**Data for analysis:**
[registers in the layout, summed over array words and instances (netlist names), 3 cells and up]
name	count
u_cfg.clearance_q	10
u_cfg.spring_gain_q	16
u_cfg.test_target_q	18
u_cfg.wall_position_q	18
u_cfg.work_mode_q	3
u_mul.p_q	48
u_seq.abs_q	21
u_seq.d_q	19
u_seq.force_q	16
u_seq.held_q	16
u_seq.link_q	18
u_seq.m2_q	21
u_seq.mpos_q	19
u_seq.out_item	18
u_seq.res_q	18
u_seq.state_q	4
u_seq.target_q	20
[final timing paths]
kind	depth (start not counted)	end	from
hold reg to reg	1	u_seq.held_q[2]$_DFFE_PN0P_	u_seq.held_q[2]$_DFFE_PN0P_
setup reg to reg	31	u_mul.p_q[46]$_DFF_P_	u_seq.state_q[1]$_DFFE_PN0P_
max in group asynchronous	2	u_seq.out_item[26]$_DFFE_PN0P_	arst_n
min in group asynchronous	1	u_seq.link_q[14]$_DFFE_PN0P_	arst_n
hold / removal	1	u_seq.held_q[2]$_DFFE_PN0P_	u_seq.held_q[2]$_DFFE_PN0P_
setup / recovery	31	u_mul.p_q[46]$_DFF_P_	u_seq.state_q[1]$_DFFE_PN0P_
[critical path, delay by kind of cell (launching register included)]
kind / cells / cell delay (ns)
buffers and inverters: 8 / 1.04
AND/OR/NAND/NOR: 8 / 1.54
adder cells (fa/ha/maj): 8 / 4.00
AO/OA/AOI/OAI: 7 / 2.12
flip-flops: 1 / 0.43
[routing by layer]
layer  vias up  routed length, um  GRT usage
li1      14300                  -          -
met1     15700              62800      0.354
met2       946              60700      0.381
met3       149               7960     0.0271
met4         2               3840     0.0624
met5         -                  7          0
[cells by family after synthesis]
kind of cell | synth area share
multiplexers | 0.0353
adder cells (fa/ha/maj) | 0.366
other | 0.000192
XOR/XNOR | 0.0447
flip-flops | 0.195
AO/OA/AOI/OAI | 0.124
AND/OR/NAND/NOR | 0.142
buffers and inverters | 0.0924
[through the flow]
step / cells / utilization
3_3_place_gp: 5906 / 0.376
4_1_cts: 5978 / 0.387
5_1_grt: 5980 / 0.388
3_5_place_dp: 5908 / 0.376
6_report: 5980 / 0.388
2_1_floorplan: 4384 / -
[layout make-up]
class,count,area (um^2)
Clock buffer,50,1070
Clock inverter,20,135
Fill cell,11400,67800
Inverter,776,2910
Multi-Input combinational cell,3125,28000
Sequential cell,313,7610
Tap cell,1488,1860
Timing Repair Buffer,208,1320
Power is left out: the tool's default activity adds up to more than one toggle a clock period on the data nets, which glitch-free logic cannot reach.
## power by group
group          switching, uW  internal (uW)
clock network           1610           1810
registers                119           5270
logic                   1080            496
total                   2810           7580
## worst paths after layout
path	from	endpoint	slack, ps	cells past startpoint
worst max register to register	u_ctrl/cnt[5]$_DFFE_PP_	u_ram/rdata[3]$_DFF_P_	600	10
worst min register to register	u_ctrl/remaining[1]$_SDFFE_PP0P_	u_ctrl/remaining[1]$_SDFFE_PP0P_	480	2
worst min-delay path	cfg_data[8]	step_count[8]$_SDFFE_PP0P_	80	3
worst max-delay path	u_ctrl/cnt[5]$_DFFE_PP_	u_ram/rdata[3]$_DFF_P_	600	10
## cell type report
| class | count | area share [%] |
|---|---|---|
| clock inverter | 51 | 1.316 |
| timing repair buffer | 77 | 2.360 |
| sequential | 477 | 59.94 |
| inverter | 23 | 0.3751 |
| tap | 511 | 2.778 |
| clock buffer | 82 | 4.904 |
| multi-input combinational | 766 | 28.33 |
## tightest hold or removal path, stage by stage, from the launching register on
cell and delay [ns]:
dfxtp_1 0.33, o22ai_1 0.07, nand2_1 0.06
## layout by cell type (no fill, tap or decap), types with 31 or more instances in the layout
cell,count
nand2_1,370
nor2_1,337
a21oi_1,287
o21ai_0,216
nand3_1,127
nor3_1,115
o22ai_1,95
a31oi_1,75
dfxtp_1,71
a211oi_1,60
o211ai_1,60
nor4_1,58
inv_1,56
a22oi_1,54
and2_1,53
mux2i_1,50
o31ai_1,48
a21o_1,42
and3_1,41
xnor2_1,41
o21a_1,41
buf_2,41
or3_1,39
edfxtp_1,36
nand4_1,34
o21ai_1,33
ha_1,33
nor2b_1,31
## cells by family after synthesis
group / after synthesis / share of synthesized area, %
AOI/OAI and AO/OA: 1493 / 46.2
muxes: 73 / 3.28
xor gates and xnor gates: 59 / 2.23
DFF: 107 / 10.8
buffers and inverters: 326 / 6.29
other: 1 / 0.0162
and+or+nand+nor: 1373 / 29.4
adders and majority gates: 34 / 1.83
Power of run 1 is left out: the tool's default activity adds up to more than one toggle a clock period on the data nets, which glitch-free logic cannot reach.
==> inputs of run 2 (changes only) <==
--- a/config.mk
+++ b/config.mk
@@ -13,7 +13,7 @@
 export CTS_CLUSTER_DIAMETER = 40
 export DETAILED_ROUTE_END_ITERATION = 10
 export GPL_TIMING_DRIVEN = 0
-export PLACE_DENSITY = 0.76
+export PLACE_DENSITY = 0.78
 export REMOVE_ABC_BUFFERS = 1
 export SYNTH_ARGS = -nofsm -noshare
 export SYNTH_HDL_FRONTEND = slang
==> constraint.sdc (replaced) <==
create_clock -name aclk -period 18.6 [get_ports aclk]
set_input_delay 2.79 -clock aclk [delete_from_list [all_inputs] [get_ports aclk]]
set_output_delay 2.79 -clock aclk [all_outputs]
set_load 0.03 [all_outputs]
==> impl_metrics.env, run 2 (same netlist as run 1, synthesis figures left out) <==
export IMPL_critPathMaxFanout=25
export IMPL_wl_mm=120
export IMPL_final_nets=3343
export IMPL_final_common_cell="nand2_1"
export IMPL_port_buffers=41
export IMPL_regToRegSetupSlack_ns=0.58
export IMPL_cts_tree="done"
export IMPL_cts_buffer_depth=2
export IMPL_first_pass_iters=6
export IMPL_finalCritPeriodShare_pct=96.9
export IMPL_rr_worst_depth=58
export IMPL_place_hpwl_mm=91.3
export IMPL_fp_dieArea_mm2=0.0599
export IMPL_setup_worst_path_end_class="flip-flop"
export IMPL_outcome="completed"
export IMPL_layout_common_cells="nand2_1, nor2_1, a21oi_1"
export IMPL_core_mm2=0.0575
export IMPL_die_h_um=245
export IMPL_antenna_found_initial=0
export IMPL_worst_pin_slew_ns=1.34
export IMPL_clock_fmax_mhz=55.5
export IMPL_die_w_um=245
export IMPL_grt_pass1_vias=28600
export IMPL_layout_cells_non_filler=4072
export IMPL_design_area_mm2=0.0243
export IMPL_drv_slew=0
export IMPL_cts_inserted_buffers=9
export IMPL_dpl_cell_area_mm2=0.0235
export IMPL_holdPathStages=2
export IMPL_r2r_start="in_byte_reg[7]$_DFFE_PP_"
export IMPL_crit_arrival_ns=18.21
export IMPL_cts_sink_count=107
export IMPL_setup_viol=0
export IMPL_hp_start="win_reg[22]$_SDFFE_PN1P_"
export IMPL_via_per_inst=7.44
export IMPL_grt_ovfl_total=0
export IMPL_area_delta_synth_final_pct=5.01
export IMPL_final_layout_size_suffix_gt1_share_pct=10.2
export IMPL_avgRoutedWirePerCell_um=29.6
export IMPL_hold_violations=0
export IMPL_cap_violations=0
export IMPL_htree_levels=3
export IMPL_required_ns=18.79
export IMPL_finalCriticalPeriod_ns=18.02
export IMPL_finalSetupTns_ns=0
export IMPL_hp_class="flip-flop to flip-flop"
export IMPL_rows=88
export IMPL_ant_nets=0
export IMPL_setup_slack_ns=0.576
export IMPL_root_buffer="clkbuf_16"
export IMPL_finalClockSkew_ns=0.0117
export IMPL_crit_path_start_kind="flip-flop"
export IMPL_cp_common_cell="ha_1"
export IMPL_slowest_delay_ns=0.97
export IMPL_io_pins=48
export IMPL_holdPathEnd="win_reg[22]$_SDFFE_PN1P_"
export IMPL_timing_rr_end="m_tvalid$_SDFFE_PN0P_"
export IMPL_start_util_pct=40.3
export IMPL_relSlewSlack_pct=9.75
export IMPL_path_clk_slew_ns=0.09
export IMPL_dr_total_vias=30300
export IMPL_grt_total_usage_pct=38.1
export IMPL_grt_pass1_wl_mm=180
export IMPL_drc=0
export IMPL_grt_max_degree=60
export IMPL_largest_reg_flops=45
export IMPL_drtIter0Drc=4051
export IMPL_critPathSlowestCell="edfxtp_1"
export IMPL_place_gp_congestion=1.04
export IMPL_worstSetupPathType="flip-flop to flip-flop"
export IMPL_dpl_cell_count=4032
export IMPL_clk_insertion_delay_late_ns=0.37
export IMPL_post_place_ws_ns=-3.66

**Task:** In the listing above, find the line with "[critical path, delay" and the line with "[layout make-up]", then reproduce both and every line between them exactly.

**Response for this exercise:**
[critical path, delay by kind of cell (launching register included)]
kind / cells / cell delay (ns)
buffers and inverters: 8 / 1.04
AND/OR/NAND/NOR: 8 / 1.54
adder cells (fa/ha/maj): 8 / 4.00
AO/OA/AOI/OAI: 7 / 2.12
flip-flops: 1 / 0.43
[routing by layer]
layer  vias up  routed length, um  GRT usage
li1      14300                  -          -
met1     15700              62800      0.354
met2       946              60700      0.381
met3       149               7960     0.0271
met4         2               3840     0.0624
met5         -                  7          0
[cells by family after synthesis]
kind of cell | synth area share
multiplexers | 0.0353
adder cells (fa/ha/maj) | 0.366
other | 0.000192
XOR/XNOR | 0.0447
flip-flops | 0.195
AO/OA/AOI/OAI | 0.124
AND/OR/NAND/NOR | 0.142
buffers and inverters | 0.0924
[through the flow]
step / cells / utilization
3_3_place_gp: 5906 / 0.376
4_1_cts: 5978 / 0.387
5_1_grt: 5980 / 0.388
3_5_place_dp: 5908 / 0.376
6_report: 5980 / 0.388
2_1_floorplan: 4384 / -
[layout make-up]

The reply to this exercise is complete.